### [Task objective]
Only one stretch of the records below should be repeated. It starts with the line containing "consume && !write;" and goes on through the line containing "ob_v <= ob_v && push;", exactly as written.

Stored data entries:
----------------

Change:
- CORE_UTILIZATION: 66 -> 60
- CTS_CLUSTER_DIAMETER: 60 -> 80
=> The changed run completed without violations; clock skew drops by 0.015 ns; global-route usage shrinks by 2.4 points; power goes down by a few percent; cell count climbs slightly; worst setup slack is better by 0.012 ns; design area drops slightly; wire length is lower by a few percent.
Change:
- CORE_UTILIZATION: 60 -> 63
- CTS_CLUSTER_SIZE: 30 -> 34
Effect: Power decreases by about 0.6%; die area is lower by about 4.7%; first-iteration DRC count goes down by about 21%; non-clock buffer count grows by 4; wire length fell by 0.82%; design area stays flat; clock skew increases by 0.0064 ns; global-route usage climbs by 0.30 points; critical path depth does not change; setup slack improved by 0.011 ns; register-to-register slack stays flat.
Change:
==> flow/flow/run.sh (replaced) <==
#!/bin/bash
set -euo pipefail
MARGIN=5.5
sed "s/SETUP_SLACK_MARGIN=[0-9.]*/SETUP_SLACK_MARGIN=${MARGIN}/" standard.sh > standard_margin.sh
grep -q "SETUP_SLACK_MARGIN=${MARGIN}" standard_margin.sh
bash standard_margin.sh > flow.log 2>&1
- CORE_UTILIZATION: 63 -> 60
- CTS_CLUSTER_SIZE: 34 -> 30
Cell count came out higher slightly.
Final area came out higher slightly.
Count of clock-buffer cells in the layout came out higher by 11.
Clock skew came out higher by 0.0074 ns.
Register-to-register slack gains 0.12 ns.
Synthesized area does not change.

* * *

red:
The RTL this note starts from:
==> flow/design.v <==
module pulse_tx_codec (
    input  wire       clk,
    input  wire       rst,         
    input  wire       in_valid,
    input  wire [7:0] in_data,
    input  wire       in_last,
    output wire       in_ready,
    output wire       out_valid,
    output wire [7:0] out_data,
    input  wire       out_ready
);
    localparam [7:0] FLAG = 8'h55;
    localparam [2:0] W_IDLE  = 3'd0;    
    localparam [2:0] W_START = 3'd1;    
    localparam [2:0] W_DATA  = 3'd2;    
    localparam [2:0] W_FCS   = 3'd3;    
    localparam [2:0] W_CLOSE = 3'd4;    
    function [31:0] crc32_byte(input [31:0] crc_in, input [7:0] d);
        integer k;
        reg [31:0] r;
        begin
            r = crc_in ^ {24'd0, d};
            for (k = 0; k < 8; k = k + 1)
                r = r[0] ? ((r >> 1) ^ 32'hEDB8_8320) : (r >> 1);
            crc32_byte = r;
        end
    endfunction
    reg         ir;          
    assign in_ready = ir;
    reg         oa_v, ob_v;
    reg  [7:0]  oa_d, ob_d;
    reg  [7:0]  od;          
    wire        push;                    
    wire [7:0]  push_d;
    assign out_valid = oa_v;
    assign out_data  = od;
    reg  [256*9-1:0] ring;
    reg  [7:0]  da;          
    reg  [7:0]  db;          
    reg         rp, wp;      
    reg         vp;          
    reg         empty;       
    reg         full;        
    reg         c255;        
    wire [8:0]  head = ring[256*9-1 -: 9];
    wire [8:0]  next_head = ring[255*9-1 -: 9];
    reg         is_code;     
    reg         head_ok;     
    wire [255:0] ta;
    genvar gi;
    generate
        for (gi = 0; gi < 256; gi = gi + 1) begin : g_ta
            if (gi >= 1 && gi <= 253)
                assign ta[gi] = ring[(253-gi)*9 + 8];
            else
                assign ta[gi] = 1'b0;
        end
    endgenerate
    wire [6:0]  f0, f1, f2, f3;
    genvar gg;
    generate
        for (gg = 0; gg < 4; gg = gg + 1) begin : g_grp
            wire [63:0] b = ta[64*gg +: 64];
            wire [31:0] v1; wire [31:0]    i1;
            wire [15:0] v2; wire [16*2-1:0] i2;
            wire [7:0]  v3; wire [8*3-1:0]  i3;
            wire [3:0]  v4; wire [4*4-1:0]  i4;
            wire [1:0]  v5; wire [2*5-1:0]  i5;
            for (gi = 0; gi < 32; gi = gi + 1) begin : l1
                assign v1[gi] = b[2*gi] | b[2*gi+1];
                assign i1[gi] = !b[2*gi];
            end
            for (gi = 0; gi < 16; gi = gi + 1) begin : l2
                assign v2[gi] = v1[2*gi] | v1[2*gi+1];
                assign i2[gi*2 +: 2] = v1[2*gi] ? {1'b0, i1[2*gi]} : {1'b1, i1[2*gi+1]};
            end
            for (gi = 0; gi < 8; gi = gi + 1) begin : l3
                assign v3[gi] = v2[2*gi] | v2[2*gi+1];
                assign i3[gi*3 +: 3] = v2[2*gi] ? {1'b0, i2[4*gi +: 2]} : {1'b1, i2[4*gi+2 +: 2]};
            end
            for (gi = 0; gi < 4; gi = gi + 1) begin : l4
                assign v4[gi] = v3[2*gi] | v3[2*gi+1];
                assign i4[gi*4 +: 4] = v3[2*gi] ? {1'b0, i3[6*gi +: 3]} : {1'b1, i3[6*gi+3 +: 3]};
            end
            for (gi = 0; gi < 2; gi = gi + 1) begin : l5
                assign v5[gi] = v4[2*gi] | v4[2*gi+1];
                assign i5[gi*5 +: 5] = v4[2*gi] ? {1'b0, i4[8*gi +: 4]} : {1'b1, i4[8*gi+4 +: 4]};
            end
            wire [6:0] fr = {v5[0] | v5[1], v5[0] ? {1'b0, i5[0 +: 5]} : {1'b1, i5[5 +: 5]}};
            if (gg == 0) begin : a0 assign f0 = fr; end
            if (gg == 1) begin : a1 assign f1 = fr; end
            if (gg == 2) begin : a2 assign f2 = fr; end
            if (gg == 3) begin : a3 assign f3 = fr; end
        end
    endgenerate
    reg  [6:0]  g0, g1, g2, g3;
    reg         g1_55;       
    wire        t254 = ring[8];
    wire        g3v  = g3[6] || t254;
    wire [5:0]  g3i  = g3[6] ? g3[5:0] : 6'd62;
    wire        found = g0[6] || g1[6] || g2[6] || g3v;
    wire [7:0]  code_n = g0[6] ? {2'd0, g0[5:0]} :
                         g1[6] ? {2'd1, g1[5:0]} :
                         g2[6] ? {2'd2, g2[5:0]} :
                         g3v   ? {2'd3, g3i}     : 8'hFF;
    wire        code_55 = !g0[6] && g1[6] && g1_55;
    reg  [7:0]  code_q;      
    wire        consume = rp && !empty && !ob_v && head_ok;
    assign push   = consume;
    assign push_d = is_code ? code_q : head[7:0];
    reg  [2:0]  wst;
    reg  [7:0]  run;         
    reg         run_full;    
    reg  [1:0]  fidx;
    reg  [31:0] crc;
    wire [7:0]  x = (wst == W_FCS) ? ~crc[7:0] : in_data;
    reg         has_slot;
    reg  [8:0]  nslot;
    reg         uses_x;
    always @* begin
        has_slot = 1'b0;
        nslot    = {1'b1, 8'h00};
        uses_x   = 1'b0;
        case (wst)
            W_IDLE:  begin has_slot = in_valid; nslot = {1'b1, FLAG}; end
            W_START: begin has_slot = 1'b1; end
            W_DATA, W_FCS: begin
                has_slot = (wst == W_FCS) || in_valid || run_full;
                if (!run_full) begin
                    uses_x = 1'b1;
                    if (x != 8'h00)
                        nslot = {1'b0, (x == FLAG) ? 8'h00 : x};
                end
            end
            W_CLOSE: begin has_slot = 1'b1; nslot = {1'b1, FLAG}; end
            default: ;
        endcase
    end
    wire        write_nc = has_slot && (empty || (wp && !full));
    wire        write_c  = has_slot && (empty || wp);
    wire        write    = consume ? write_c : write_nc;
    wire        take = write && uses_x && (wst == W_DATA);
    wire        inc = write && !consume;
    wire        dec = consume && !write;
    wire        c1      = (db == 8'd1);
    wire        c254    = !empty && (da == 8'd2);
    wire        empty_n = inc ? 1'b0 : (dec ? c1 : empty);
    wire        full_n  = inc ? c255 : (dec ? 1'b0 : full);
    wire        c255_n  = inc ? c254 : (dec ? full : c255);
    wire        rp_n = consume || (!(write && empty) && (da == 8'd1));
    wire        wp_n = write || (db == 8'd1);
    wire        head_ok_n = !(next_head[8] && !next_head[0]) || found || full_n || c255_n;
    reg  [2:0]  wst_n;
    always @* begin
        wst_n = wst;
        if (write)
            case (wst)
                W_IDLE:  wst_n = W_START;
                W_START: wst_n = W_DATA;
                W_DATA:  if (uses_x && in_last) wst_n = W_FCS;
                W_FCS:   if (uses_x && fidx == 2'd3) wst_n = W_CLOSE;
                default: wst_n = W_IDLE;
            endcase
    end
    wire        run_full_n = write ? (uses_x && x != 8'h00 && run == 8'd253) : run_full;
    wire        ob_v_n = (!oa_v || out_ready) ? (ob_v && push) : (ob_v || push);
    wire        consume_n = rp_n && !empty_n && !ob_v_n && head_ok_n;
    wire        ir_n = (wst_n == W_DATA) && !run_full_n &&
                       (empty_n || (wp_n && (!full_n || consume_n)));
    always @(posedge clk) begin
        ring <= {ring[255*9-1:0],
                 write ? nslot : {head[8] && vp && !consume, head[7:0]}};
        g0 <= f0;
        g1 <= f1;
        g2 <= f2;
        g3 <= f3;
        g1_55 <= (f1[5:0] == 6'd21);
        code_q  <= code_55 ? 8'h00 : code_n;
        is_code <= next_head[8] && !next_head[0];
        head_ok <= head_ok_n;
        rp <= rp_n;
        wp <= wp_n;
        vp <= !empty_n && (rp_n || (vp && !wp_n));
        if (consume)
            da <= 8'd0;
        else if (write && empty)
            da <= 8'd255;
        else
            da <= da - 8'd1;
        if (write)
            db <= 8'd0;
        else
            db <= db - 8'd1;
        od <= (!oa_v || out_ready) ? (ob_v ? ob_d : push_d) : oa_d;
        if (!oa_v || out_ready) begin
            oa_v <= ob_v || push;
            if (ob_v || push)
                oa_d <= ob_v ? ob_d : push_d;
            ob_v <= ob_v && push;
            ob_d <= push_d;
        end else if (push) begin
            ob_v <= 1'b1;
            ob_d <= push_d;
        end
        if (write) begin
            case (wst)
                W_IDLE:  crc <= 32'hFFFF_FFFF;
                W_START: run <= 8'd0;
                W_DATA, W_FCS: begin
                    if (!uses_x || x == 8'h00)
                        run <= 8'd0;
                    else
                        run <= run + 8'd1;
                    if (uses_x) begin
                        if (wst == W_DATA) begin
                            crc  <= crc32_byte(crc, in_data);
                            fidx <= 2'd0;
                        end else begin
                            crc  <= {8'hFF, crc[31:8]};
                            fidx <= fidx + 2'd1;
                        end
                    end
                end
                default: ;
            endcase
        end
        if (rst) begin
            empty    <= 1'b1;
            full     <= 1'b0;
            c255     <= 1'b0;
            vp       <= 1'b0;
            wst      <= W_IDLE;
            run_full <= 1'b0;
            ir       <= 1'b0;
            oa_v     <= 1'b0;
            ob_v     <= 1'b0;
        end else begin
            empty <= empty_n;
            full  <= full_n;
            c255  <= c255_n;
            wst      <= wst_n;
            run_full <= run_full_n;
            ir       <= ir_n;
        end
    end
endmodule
This design comes from an exercise in tuning for small area and few clock cycles on the open sky130 flow, not from production work. Where RTL was checked, it was by simulation tests only, not by an equivalence proof against the original. Power is estimated from default activity; no workload was simulated.

## old
==> flow/design.v (excerpt) <==
module ioga (
    input  wire        clk,
    input  wire        rst,
    input  wire        tx_valid,
    output wire        tx_ready,
    input  wire [15:0] tx_code,
    input  wire [31:0] tx_data,
    output wire        rsp_valid,
    output reg  [31:0] rsp_data,
    output wire [1:0]  rsp_status,    
    output wire        rsp_tc,        
    output wire        rsp_devwr,     
    output wire        irq_line,
    output wire        nmi_line,
    output wire        mem_req,
    output wire        mem_we,
    output wire [31:0] mem_addr,
    output wire [7:0]  mem_wdata,
    input  wire        mem_ack,
    input  wire [7:0]  mem_rdata,
    input  wire        mem_err
);
    reg [7:0]  vec_vector [0:15];
    reg [15:0] vec_ext, vec_int, vec_pend, vec_forced;
    reg [7:0]  softlo;
    reg [7:0]  sh_vector [0:7];
    reg [7:0]  sh_pend, sh_forced;
    reg        nmi_en, nmi_edge, nmi_pend;
    reg        a_irq, a_nmi;
    reg [4:0]  a_idx;
    reg [15:0] tmr1_count;
    reg [29:0] tmr2_count, tmr3_count;
    reg [3:1]  tmr_run, tmr_exp;
    reg [31:0] presc, dma_addr, dma_vaddr, dma_count, dma_ctrl;
    reg        dma_act;       
    reg        dma_drq;
    reg        busy;          
    reg        last_q;        
    integer    ir, ib, ip, ie, iw, ia;
    reg [7:0]  wdata_q;
    wire [3:0] cls = tx_code[15:12];
    wire [3:0] grp = tx_code[11:8];
    wire [7:0] idx = tx_code[7:0];
    wire [31:0] w  = tx_data;
    wire       lvl = tx_data[0];
    wire i0   = (idx == 8'd0);
    wire i16  = (idx[7:4] == 4'd0);
    wire i8   = (idx[7:3] == 5'd0);
    wire i4   = (idx[7:2] == 6'd0);
    reg legal;
    always @* begin
        case (cls)
            4'h0, 4'h1:
                case (grp)
  ...
Size in the first run: about 540 flip-flops, ~140 I/O pins, about 26,000 um^2 of cells after synthesis.
Settings: LEC_CHECK=0, ABC_AREA=1, CAP_MARGIN=20, CORE_MARGIN=2, CORE_UTILIZATION=60, SLEW_MARGIN=20; clock period 10.0 ns.
standard.sh (not shown) runs the stock make flow with config.mk's settings and CLKGATE_MAP_FILE= SYNTH_SCRIPT=/design/flow/synth_recipe.tcl, a recipe that flattens the netlist after the stock synthesis.
==> flow/flow/run.sh <==
#!/bin/bash


export BUFFER_PORTS_ARGS="-buffer_cell sky130_fd_sc_hd__buf_1"
export CTS_ARGS="-sink_clustering_enable -repair_clock_nets -dont_use_dummy_load -buf_list sky130_fd_sc_hd__clkbuf_16 -sink_clustering_size 20 -sink_clustering_max_diameter 80"
bash standard.sh > standard.log 2>&1
Testbench counts of old, summed over its fixed seeds: cycles 33,113.
--- input diff old..new ---
--- a/flow/design.v
+++ b/flow/design.v
@@ -97,22 +97,19 @@
     wire ln_irq   = exl & is_ln & (grp == 4'h0);
     wire ln_soft  = exl & is_ln & (grp == 4'h1);
     wire ln_nmi   = exl & is_ln & (grp == 4'h2);
     wire ln_drq   = exl & is_ln & (grp == 4'h3);
     wire ack_irq  = exl & is_ack & (grp[1:0] == 2'd0) & a_irq;
     wire ack_nmi  = exl & is_ack & (grp[1:0] == 2'd1) & a_nmi;
     wire tick     = exl & is_tick;
     wire       sel_adr = busy & ~mem_err;
     wire       sel_cnt = busy | is_dstp | (is_ln & grp[1] & grp[0]);
-    wire [3:0] sg = sel_adr ? 4'h6 :
-                    sel_cnt ? 4'h8 :
-                    is_ack  ? {2'b00, a_idx[4], 1'b0} :
-                    is_tick ? 4'h4 : grp;
+    wire [3:0] sg = is_ack ? {2'b00, a_idx[4], 1'b0} : grp;
     wire [3:0] si = is_ack ? {a_idx[3] & ~a_idx[4], a_idx[2:0]} : idx[3:0];
     wire [15:0] gs  = 16'h1 << sg;
     wire [15:0] sid = 16'h1 << si;
     reg [31:0] rd;
     always @* begin
         rd = 32'h0;
         for (ir = 0; ir < 16; ir = ir + 1)
             rd = rd | ({32{gs[0] & sid[ir]}} &
                        {19'h0, vec_int[ir], 2'b00, vec_ext[ir], vec_pend[ir], vec_vector[ir]});
@@ -125,37 +122,45 @@
         rd = rd | ({32{gs[4] & sid[2]}} & {tmr_exp[2], tmr_run[2], tmr2_count});
         rd = rd | ({32{gs[4] & sid[3]}} & {tmr_exp[3], tmr_run[3], tmr3_count});
         rd = rd | ({32{gs[5]}} & presc);
         rd = rd | ({32{gs[6]}} & dma_addr);
         rd = rd | ({32{gs[7]}} & dma_vaddr);
         rd = rd | ({32{gs[8]}} & dma_count);
         rd = rd | ({32{gs[9]}} & dma_ctrl);
     end
     wire [7:0] act_vec = (a_idx[4:3] == 2'b10) ? {1'b1, a_idx[2:0], 4'hF} : rd[7:0];
+    wire [3:1]  u_t = {3{is_tick & ~sel_cnt}} &
+                      {idx[1:0] == 2'd3, idx[1:0] == 2'd2, idx[1:0] == 2'd1};
+    wire        u_c = sel_cnt & ~sel_adr;
+    wire [31:0] uin = ({32{u_t[1]}} & {16'h0, tmr1_count}) |
+                      ({32{u_t[2]}} & {2'b00, tmr2_count}) |
+                      ({32{u_t[3]}} & {2'b00, tmr3_count}) |
+                      ({32{sel_adr}} & dma_addr) |
+                      ({32{u_c}} & dma_count);
     wire        up = busy & (mem_err | ~dma_ctrl[1]);
     reg  [31:0] dec;
     reg         bw;
     always @* begin
         bw = 1'b1;
         for (ib = 0; ib < 32; ib = ib + 1) begin
-            dec[ib] = rd[ib] ^ bw;
-            bw     = bw & (rd[ib] ~^ up);
+            dec[ib] = uin[ib] ^ bw;
+            bw     = bw & (uin[ib] ~^ up);
         end
     end
     wire        t1    = (idx[1:0] == 2'd1);
-    wire        z_lo  = (rd[15:1] == 15'd0);
-    wire        z_mid = (rd[29:16] == 14'd0);
-    wire        z_hi  = (rd[31:30] == 2'd0);
+    wire        z_lo  = (uin[15:1] == 15'd0);
+    wire        z_mid = (uin[29:16] == 14'd0);
+    wire        z_hi  = (uin[31:30] == 2'd0);
     wire        tm_le1 = z_lo & (t1 | z_mid);                  
-    wire        tm_nz  = rd[0] | ~tm_le1;                      
+    wire        tm_nz  = uin[0] | ~tm_le1;                      
     wire        dc_le1 = z_lo & z_mid & z_hi;                  
-    wire        dc_one = dc_le1 & rd[0];
-    wire        dc_nz  = rd[0] | ~dc_le1;
+    wire        dc_one = dc_le1 & uin[0];
+    wire        dc_nz  = uin[0] | ~dc_le1;
     assign rsp_valid  = ex | mem_done;
     assign rsp_status = busy ? {1'b0, mem_err} : {~legal, 1'b0};
     assign rsp_tc     = busy & ~mem_err & last_q;
     assign rsp_devwr  = busy & ~mem_err & dma_ctrl[0];
     always @* begin
         if (busy)
             rsp_data = {24'h0, mem_rdata & {8{dma_ctrl[0] & ~mem_err}}};
         else if (legal & is_rd)
             rsp_data = rd;
Findings:
Compared with old, new shows a critical path depth in cells that is 12 lower.
Of new and old, it is new that has the lower via count of the first global-routing pass.
Chip width (new over old): decrease, 0.52%
Non-clock buffer count ended up about 3% lower on new than on old.
What old reported for power has to be multiplied by 0.940 to get the figure for new.
Relative to old, the gate count of the mapped netlist of new is lower by about 5.6%.
Relative to old, share of total power in combinational logic has gone down in new.
Cmp new and old / relative contribution of the clock network to total power / higher: new
Delta (new minus old): met3 usage in global routing dropped 0.62 points, core footprint fell 0.44%, total wire length grew by 1.2%, worst setup slack after layout picked up an extra 0.58 ns.
Testbench counts of new, summed over its fixed seeds: cycles 33,113.


ioga again, from the RTL that the note above started with.
export LEC_CHECK = 0
export ABC_AREA = 1
export CAP_MARGIN = 20
export CORE_MARGIN = 2
export CORE_UTILIZATION = 50
export SLEW_MARGIN = 20
create_clock -name core_clock -period 10.0 [get_ports {clk}]
run.sh (not shown) runs the stock make flow with config.mk's settings and CLKGATE_MAP_FILE= SYNTH_SCRIPT=/design/flow/synth_recipe.tcl, a recipe that flattens the netlist after the stock synthesis.
Stock flow here: none of the scripts above is used.
The starting point completed without violations.
Testbench counts at the start, summed over its fixed seeds: cycles 33,113.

----------------

### [Answer to this task]
    wire        dec = consume && !write;
    wire        c1      = (db == 8'd1);
    wire        c254    = !empty && (da == 8'd2);
    wire        empty_n = inc ? 1'b0 : (dec ? c1 : empty);
    wire        full_n  = inc ? c255 : (dec ? 1'b0 : full);
    wire        c255_n  = inc ? c254 : (dec ? full : c255);
    wire        rp_n = consume || (!(write && empty) && (da == 8'd1));
    wire        wp_n = write || (db == 8'd1);
    wire        head_ok_n = !(next_head[8] && !next_head[0]) || found || full_n || c255_n;
    reg  [2:0]  wst_n;
    always @* begin
        wst_n = wst;
        if (write)
            case (wst)
                W_IDLE:  wst_n = W_START;
                W_START: wst_n = W_DATA;
                W_DATA:  if (uses_x && in_last) wst_n = W_FCS;
                W_FCS:   if (uses_x && fidx == 2'd3) wst_n = W_CLOSE;
                default: wst_n = W_IDLE;
            endcase
    end
    wire        run_full_n = write ? (uses_x && x != 8'h00 && run == 8'd253) : run_full;
    wire        ob_v_n = (!oa_v || out_ready) ? (ob_v && push) : (ob_v || push);
    wire        consume_n = rp_n && !empty_n && !ob_v_n && head_ok_n;
    wire        ir_n = (wst_n == W_DATA) && !run_full_n &&
                       (empty_n || (wp_n && (!full_n || consume_n)));
    always @(posedge clk) begin
        ring <= {ring[255*9-1:0],
                 write ? nslot : {head[8] && vp && !consume, head[7:0]}};
        g0 <= f0;
        g1 <= f1;
        g2 <= f2;
        g3 <= f3;
        g1_55 <= (f1[5:0] == 6'd21);
        code_q  <= code_55 ? 8'h00 : code_n;
        is_code <= next_head[8] && !next_head[0];
        head_ok <= head_ok_n;
        rp <= rp_n;
        wp <= wp_n;
        vp <= !empty_n && (rp_n || (vp && !wp_n));
        if (consume)
            da <= 8'd0;
        else if (write && empty)
            da <= 8'd255;
        else
            da <= da - 8'd1;
        if (write)
            db <= 8'd0;
        else
            db <= db - 8'd1;
        od <= (!oa_v || out_ready) ? (ob_v ? ob_d : push_d) : oa_d;
        if (!oa_v || out_ready) begin
            oa_v <= ob_v || push;
            if (ob_v || push)
                oa_d <= ob_v ? ob_d : push_d;
            ob_v <= ob_v && push;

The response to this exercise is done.